Aims In this study we examine whether the recent, sharp increase in mortality in the United States due to accidental poisoning since 2000 is the result of the aging of the baby boom cohort or, instead, a historical trend apparent among decedents of all ages.
Design We conducted an age–period–cohort analysis using data from the US Vital Statistics and the US Census covering the period 1968–2007.
Setting and participants The United States population aged 15–64 years.
Measurements Cause of death and demographic data as recorded on death certificates.

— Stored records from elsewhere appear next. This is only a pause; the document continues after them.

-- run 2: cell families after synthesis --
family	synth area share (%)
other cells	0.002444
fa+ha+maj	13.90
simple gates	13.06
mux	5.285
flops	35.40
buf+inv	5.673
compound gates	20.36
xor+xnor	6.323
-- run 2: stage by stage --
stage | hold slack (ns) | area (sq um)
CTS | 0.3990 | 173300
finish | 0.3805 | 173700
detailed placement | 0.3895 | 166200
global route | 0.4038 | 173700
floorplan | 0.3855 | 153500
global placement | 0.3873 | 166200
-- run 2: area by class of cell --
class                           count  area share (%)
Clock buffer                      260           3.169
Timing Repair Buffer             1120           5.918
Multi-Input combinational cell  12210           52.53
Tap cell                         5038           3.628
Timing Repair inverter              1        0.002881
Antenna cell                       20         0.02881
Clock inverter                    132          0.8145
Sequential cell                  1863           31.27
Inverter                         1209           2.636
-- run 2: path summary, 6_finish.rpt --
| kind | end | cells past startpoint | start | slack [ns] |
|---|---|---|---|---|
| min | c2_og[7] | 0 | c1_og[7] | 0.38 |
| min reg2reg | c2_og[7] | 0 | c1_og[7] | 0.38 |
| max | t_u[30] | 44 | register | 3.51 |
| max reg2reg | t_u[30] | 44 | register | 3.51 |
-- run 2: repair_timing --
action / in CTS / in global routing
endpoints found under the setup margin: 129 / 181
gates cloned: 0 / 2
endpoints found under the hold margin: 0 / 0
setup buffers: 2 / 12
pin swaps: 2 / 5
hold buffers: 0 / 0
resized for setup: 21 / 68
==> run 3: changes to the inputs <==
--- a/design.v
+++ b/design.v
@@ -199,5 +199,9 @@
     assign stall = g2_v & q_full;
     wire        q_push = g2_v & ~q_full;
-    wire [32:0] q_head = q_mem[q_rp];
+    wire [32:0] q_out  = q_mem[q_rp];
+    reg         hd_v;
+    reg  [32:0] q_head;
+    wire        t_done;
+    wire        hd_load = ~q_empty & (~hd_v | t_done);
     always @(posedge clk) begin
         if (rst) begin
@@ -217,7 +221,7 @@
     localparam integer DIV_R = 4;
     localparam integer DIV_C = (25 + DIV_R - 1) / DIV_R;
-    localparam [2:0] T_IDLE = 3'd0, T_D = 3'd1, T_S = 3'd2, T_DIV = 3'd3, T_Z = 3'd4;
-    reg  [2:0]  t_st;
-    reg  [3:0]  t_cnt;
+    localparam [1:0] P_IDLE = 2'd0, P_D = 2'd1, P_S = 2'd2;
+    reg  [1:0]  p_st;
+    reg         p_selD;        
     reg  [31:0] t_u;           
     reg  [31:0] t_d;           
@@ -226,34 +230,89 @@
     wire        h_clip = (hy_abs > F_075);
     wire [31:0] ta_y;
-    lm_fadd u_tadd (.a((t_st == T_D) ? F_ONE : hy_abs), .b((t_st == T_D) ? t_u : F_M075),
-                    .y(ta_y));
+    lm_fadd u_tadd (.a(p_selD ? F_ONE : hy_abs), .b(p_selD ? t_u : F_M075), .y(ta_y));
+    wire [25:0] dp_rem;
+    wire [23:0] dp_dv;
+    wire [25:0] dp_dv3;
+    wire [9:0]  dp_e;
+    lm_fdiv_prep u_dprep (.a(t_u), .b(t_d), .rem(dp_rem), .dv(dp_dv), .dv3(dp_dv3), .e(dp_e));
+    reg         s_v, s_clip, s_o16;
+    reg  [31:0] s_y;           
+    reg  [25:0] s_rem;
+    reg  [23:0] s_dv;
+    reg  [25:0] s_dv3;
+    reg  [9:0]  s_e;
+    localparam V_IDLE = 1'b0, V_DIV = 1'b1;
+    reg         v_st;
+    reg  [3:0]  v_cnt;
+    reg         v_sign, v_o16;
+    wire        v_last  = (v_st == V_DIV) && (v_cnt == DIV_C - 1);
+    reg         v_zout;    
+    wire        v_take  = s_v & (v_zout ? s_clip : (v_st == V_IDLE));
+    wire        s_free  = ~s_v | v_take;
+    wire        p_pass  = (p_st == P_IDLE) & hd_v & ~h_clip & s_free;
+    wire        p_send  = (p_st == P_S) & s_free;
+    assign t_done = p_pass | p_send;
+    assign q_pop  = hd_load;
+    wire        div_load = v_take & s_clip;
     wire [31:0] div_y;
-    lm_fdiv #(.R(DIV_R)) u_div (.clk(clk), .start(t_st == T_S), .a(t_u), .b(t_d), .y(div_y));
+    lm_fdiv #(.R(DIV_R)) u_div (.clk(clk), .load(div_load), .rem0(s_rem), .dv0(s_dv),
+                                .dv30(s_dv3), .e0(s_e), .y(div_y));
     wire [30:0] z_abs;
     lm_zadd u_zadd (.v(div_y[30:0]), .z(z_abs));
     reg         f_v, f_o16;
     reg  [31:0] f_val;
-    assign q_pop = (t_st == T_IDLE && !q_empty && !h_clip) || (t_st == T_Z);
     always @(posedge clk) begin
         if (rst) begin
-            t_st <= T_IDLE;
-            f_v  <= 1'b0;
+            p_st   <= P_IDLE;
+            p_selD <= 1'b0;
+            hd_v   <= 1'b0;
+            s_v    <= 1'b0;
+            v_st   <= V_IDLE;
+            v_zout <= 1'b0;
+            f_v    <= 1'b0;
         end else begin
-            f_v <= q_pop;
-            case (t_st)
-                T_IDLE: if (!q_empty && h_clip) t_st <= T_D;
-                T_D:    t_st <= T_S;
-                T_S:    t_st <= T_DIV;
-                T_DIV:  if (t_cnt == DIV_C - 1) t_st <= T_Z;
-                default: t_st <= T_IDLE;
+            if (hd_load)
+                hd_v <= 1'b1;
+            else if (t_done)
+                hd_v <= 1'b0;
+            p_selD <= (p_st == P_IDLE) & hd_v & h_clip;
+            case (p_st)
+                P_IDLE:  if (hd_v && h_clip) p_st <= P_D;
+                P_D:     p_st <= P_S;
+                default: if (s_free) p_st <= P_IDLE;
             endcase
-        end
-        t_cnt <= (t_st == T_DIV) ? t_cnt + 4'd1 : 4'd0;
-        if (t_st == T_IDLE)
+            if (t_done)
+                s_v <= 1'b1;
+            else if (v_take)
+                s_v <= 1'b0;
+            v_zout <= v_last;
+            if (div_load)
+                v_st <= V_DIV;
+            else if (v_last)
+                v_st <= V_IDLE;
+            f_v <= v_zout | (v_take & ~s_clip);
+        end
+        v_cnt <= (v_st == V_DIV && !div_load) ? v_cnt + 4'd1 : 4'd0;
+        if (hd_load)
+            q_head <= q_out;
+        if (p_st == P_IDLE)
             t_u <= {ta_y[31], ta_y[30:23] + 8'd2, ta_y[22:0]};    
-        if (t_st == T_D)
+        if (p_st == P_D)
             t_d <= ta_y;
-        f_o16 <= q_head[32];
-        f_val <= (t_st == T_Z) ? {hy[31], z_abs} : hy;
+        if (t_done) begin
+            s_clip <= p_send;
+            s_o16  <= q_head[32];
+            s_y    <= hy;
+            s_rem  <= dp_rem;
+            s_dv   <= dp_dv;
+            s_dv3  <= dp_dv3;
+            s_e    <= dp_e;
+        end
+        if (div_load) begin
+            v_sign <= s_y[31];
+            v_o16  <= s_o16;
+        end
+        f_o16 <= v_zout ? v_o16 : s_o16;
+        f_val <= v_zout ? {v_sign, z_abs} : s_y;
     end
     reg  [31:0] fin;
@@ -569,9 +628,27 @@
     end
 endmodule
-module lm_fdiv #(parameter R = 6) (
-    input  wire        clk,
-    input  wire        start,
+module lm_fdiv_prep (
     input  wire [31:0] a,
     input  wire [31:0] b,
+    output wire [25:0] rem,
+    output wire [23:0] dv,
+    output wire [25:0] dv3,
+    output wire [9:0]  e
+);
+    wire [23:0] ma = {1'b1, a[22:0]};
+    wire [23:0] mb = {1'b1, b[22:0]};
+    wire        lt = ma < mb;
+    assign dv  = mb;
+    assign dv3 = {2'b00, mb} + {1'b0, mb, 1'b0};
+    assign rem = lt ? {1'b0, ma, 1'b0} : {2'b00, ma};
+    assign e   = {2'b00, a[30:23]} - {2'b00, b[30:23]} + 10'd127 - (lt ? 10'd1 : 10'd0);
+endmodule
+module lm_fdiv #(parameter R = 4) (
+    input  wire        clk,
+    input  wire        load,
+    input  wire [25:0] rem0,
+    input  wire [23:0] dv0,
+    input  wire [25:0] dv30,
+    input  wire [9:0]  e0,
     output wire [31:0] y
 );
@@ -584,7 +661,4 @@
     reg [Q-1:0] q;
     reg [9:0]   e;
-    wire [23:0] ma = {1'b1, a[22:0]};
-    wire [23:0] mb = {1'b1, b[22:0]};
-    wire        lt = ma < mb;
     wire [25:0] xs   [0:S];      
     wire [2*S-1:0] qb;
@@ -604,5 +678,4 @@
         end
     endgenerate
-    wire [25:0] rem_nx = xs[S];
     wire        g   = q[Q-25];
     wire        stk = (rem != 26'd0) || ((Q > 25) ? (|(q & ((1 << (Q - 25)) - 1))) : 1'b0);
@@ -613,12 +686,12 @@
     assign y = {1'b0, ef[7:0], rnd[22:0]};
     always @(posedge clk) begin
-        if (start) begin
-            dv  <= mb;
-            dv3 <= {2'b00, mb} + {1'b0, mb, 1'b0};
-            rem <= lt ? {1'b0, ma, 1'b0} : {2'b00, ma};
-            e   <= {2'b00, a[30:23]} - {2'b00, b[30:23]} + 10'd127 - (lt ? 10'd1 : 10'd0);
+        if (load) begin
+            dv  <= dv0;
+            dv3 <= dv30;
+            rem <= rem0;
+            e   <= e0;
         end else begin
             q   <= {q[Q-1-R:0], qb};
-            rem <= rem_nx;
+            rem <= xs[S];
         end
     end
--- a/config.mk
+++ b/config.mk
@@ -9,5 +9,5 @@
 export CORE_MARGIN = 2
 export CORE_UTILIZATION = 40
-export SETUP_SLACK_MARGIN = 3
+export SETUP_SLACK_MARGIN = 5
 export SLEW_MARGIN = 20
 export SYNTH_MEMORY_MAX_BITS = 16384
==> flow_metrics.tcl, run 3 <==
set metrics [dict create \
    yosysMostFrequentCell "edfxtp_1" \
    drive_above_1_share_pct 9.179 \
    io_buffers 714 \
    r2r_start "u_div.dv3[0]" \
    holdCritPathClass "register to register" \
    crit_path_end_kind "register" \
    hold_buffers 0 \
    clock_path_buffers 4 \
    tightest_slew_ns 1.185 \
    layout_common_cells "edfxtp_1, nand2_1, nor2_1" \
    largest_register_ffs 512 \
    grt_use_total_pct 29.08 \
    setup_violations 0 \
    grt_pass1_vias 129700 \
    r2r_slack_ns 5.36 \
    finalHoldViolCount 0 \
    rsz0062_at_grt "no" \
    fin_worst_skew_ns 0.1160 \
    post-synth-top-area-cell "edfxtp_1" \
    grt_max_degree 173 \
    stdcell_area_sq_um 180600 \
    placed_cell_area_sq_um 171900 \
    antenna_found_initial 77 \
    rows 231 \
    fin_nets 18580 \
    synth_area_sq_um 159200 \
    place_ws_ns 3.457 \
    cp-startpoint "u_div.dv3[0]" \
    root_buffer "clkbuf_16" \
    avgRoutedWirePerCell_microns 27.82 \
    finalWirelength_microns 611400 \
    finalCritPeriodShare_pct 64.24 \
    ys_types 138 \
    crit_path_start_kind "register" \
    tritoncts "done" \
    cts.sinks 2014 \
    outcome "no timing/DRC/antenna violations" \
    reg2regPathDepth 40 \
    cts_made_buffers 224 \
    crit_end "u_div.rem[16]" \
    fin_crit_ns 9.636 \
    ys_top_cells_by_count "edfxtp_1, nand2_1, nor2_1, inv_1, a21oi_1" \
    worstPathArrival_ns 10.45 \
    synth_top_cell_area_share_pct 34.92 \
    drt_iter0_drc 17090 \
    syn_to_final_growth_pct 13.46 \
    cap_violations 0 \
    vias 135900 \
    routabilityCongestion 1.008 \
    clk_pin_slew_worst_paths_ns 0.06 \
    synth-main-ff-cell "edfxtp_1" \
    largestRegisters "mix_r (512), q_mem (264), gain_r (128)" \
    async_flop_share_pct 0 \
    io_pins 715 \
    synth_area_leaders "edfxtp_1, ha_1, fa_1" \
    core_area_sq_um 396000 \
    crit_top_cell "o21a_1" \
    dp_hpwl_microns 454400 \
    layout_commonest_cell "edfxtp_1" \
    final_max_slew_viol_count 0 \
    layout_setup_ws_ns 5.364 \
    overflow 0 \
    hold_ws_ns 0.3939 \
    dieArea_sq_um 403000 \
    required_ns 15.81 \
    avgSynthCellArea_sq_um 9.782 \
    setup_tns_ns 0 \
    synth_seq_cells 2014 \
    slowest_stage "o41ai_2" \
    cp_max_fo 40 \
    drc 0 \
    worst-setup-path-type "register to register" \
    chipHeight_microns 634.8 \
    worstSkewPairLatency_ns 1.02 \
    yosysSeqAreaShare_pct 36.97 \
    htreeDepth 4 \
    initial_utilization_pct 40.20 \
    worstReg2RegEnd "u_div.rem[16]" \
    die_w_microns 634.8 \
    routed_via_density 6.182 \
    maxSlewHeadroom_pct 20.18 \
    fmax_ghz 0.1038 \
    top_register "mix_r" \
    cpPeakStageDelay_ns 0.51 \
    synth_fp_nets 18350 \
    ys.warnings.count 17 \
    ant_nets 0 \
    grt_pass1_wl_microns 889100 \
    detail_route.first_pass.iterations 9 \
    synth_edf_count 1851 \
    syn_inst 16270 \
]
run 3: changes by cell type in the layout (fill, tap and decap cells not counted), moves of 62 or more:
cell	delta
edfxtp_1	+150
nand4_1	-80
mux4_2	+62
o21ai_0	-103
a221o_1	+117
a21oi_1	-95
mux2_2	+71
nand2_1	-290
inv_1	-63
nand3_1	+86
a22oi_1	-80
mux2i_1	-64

Findings The increase in mortality due to accidental poisoning since the year 2000 stems primarily from a historical period effect across all ages for whites, but results in large part from a rate spike in the baby boom cohort among blacks. For all demographic groups baby boomers had higher odds of death due to accidental poisoning than the cohorts that came before and after them. Historical influences acting across all ages led to an increase in accidental poisoning mortality that was almost 10-fold for whites and threefold for blacks over the study period.
Conclusions While the recent, sharp increase in accidental poisoning mortality stems in part from the aging of the baby boom cohort, substantially more of the increase results from influences unique to recent years that have affected all age groups. These results point to the need to bolster overdose prevention programs and policies as the historical increase in accidental poisoning mortality appears to continue unabated.